→ What needs to be done
For the listing below, return the line containing "export IMPL_fin_nets=1399", the line containing "export IMPL_worst_r2r_setup_slack_ps=3560", and all lines in between, exactly as written and nothing else.
Segment Start: Source data
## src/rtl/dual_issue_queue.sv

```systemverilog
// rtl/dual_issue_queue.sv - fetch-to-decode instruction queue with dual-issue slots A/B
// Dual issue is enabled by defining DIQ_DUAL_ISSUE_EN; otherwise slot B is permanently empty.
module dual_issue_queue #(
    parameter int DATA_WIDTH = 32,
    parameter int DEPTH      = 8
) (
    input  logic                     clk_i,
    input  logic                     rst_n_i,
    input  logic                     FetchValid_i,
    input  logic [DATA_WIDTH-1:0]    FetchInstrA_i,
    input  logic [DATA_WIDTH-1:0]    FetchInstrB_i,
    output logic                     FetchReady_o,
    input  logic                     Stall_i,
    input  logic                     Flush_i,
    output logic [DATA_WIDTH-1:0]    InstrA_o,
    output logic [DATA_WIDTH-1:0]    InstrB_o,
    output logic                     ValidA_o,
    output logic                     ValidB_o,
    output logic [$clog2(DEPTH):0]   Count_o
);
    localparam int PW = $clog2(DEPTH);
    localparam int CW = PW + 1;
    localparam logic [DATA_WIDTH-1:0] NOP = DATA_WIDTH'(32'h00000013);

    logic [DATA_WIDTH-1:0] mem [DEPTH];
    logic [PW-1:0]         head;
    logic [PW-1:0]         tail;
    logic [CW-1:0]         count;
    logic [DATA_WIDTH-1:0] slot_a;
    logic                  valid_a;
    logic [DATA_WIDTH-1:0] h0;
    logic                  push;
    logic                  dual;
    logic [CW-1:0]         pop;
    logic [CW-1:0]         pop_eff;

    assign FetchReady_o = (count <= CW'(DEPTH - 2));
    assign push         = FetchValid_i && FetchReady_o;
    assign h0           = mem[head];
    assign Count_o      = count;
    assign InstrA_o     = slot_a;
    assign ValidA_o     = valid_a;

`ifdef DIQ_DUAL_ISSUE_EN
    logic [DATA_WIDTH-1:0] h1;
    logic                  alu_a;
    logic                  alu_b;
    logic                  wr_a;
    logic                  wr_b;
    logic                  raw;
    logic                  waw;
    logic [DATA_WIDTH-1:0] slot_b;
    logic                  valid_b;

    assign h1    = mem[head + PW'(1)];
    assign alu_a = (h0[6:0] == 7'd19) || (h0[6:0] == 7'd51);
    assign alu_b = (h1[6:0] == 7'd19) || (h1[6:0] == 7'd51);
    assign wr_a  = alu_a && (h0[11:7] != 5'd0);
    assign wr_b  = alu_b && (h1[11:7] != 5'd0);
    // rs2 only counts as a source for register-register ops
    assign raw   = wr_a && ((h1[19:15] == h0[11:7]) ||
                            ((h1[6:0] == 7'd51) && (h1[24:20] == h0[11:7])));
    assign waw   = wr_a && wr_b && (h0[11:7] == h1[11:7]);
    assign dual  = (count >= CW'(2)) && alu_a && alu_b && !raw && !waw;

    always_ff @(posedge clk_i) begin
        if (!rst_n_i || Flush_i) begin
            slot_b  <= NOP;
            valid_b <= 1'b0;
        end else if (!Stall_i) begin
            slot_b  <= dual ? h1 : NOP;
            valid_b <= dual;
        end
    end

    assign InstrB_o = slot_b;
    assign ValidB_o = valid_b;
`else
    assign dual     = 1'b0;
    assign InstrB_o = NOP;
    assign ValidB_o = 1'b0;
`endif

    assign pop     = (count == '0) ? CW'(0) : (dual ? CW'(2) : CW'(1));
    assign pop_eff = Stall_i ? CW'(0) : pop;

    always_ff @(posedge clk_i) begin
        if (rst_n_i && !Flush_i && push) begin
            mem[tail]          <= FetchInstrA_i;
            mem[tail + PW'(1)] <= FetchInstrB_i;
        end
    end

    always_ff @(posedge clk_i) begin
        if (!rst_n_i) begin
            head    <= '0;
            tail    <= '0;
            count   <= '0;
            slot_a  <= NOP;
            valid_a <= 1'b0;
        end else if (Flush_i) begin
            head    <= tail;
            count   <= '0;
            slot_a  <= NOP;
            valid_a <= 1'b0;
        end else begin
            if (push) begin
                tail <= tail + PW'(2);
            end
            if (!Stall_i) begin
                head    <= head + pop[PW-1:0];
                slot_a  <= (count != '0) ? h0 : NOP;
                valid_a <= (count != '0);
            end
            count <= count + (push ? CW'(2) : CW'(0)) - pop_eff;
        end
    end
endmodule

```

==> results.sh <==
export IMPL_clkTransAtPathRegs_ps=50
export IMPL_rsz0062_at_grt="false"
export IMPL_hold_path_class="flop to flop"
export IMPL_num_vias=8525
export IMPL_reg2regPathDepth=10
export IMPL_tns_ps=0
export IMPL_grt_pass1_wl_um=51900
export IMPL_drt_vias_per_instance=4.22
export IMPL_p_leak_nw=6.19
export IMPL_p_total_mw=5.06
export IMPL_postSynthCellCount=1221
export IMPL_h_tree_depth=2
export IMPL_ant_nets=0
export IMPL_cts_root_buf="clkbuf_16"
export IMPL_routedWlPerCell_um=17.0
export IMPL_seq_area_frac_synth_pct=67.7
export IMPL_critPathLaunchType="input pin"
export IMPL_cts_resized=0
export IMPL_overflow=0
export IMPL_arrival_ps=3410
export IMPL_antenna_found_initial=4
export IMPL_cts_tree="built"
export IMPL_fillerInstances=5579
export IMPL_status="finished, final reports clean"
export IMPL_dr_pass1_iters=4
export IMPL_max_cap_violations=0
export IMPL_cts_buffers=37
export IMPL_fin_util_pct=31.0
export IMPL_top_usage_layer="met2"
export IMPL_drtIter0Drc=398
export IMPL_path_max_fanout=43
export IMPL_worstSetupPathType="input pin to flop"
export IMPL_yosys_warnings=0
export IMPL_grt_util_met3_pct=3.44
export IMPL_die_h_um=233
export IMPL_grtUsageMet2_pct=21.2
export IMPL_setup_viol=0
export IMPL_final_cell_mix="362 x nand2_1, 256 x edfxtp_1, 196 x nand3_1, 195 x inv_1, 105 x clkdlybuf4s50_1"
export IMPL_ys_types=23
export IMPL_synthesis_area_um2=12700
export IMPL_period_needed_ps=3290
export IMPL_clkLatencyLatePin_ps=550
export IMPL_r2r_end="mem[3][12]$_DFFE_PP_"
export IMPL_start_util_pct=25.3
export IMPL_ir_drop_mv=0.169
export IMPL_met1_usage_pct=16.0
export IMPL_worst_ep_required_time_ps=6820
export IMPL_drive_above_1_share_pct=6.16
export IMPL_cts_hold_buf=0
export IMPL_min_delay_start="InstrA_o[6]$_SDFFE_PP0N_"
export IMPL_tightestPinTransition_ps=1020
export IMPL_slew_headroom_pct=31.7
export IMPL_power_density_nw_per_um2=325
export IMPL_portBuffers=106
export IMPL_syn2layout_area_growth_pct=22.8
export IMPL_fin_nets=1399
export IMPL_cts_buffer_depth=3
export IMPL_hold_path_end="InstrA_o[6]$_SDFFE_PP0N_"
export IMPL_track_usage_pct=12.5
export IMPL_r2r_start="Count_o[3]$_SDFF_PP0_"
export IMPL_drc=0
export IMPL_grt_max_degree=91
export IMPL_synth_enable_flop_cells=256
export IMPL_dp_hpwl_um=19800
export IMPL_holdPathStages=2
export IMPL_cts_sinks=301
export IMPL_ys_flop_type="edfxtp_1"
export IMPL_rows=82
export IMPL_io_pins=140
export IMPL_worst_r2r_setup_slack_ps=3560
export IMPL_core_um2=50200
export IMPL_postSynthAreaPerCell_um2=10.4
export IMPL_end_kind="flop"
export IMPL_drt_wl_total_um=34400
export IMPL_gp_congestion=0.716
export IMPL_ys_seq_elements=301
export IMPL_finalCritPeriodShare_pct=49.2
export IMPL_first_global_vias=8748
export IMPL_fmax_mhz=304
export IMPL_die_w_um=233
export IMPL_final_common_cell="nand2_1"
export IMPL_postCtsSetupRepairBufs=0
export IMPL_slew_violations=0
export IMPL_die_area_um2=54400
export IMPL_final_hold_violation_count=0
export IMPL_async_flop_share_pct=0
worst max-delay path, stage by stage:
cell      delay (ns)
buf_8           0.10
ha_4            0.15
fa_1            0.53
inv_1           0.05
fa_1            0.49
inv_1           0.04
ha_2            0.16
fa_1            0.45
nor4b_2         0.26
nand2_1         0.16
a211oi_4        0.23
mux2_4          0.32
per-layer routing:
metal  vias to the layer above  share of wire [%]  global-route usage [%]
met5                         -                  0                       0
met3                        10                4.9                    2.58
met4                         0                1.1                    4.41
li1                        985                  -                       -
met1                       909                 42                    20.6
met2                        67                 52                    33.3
$ cat config.mk
export PLATFORM = sky130hd
export DESIGN_NAME = diff_histogram_flat
export DESIGN_NICKNAME = d
export VERILOG_FILES = /design/src/rtl/diff_histogram_pkg.sv /design/src/rtl/diff_histogram_if.sv /design/src/rtl/diff_histogram_hist_ram.sv /design/src/rtl/diff_histogram.sv /design/src/flat_wrapper.sv
export SDC_FILE = /design/constraint.sdc
export NUM_CORES = 2
export LEC_CHECK = 0
export ABC_AREA = 1
export CORE_ASPECT_RATIO = 1.75
export CORE_MARGIN = 4
export CORE_UTILIZATION = 56
export DETAILED_ROUTE_END_ITERATION = 10
export PLACE_DENSITY = 0.76
export SLEW_MARGIN = 0
export SYNTH_ARGS = -nofsm -noshare
export SYNTH_HDL_FRONTEND = slang
export SYNTH_HIERARCHICAL = 1
export SYNTH_SLANG_ARGS = --single-unit
$ cat constraint.sdc
create_clock -name Bus2IP_Clk -period 4.4 [get_ports Bus2IP_Clk]
set_input_delay 0.88 -clock Bus2IP_Clk [delete_from_list [all_inputs] [get_ports Bus2IP_Clk]]
set_output_delay 0.88 -clock Bus2IP_Clk [all_outputs]
set_load 0.02 [all_outputs]
--- src/rtl/shared_reg_arbiter.sv ---
// Four-requester round-robin arbiter guarding one shared register.
// All state advances on the falling edge of clk.
module shared_reg_arbiter #(
  parameter int MAX_HOLD = 4,
  parameter int WIDTH    = 8
) (
  input  logic               clk,
  input  logic               reset,
  input  logic [3:0]         req,
  input  logic [3:0]         wr,
  input  logic [4*WIDTH-1:0] wdata,
  output logic [3:0]         gnt,
  output logic [1:0]         owner,
  output logic               busy,
  output logic [WIDTH-1:0]   rdata
);

  typedef enum logic [1:0] {
    IDLE    = 2'd0,
    GRANT   = 2'd1,
    RELEASE = 2'd2
  } state_t;

  localparam logic [3:0] HOLD_LAST = 4'(MAX_HOLD - 1);

  state_t           r_state = IDLE;
  logic [3:0]       r_gnt   = '0;
  logic [1:0]       r_owner = '0;
  logic [1:0]       r_ptr   = '0;
  logic [3:0]       r_hold  = '0;
  logic [WIDTH-1:0] r_rdata = '0;

  state_t           w_state;
  logic [3:0]       w_gnt;
  logic [1:0]       w_owner;
  logic [1:0]       w_ptr;
  logic [3:0]       w_hold;
  logic [WIDTH-1:0] w_rdata;
  logic [1:0]       w_idx;
  logic [1:0]       w_sel;
  logic             w_found;

  // Walk downwards so the lowest offset from ptr is assigned last and wins.
  always_comb begin
    w_idx   = '0;
    w_sel   = '0;
    w_found = 1'b0;
    for (int k = 3; k >= 0; k--) begin
      w_idx = r_ptr + 2'(k);
      if (req[w_idx]) begin
        w_found = 1'b1;
        w_sel   = w_idx;
      end
    end
  end

  always_comb begin
    w_state = r_state;
    w_gnt   = r_gnt;
    w_owner = r_owner;
    w_ptr   = r_ptr;
    w_hold  = r_hold;
    w_rdata = r_rdata;
    unique case (r_state)
      IDLE, RELEASE: begin
        w_state = IDLE;
        w_gnt   = '0;
        w_owner = '0;
        // Requests seen while releasing are arbitrated on the closing edge.
        if (w_found) begin
          w_state = GRANT;
          w_gnt   = 4'b0001 << w_sel;
          w_owner = w_sel;
          w_hold  = '0;
        end
      end
      GRANT: begin
        if (!req[r_owner]) begin
          w_state = RELEASE;
          w_gnt   = '0;
          w_owner = '0;
          w_ptr   = r_owner + 2'd1;
        end else begin
          if (wr[r_owner])
            w_rdata = wdata[r_owner*WIDTH +: WIDTH];
          if (r_hold == HOLD_LAST) begin
            w_state = RELEASE;
            w_gnt   = '0;
            w_owner = '0;
            w_ptr   = r_owner + 2'd1;
          end else begin
            w_hold = r_hold + 4'd1;
          end
        end
      end
      default: begin
        w_state = IDLE;
        w_gnt   = '0;
        w_owner = '0;
      end
    endcase
  end

  always_ff @(negedge clk) begin
    if (reset) begin
      r_state <= IDLE;
      r_gnt   <= '0;
      r_owner <= '0;
      r_ptr   <= '0;
      r_hold  <= '0;
      r_rdata <= '0;
    end else begin
      r_state <= w_state;
      r_gnt   <= w_gnt;
      r_owner <= w_owner;
      r_ptr   <= w_ptr;
      r_hold  <= w_hold;
      r_rdata <= w_rdata;
    end
  end

  assign gnt   = r_gnt;
  assign owner = r_owner;
  assign busy  = (r_state != IDLE);
  assign rdata = r_rdata;

endmodule

--- config.mk ---
export PLATFORM = sky130hd
export DESIGN_NAME = shared_reg_arbiter
export DESIGN_NICKNAME = d
export VERILOG_FILES = /design/src/rtl/shared_reg_arbiter.sv
export SDC_FILE = /design/constraint.sdc
export NUM_CORES = 1
export LEC_CHECK = 0
export CAP_MARGIN = 40
export CORE_UTILIZATION = 43
export DETAILED_ROUTE_END_ITERATION = 10
export GPL_ROUTABILITY_DRIVEN = 1
export PLACE_DENSITY = 0.91
export RECOVER_POWER = 50
export SLEW_MARGIN = 20
export SYNTH_ARGS = -nofsm -noshare
export SYNTH_HDL_FRONTEND = slang
export SYNTH_SLANG_ARGS = --single-unit
--- constraint.sdc ---
create_clock -name clk -period 2.6 [get_ports clk]
set_clock_uncertainty 0.1 [all_clocks]
set_input_delay 0.39 -clock clk [delete_from_list [all_inputs] [get_ports clk]]
set_output_delay 0.39 -clock clk [all_outputs]
set_load 0.005 [all_outputs]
Segment End: Source data
→ Final answer
export IMPL_fin_nets=1399
export IMPL_cts_buffer_depth=3
export IMPL_hold_path_end="InstrA_o[6]$_SDFFE_PP0N_"
export IMPL_track_usage_pct=12.5
export IMPL_r2r_start="Count_o[3]$_SDFF_PP0_"
export IMPL_drc=0
export IMPL_grt_max_degree=91
export IMPL_synth_enable_flop_cells=256
export IMPL_dp_hpwl_um=19800
export IMPL_holdPathStages=2
export IMPL_cts_sinks=301
export IMPL_ys_flop_type="edfxtp_1"
export IMPL_rows=82
export IMPL_io_pins=140
export IMPL_worst_r2r_setup_slack_ps=3560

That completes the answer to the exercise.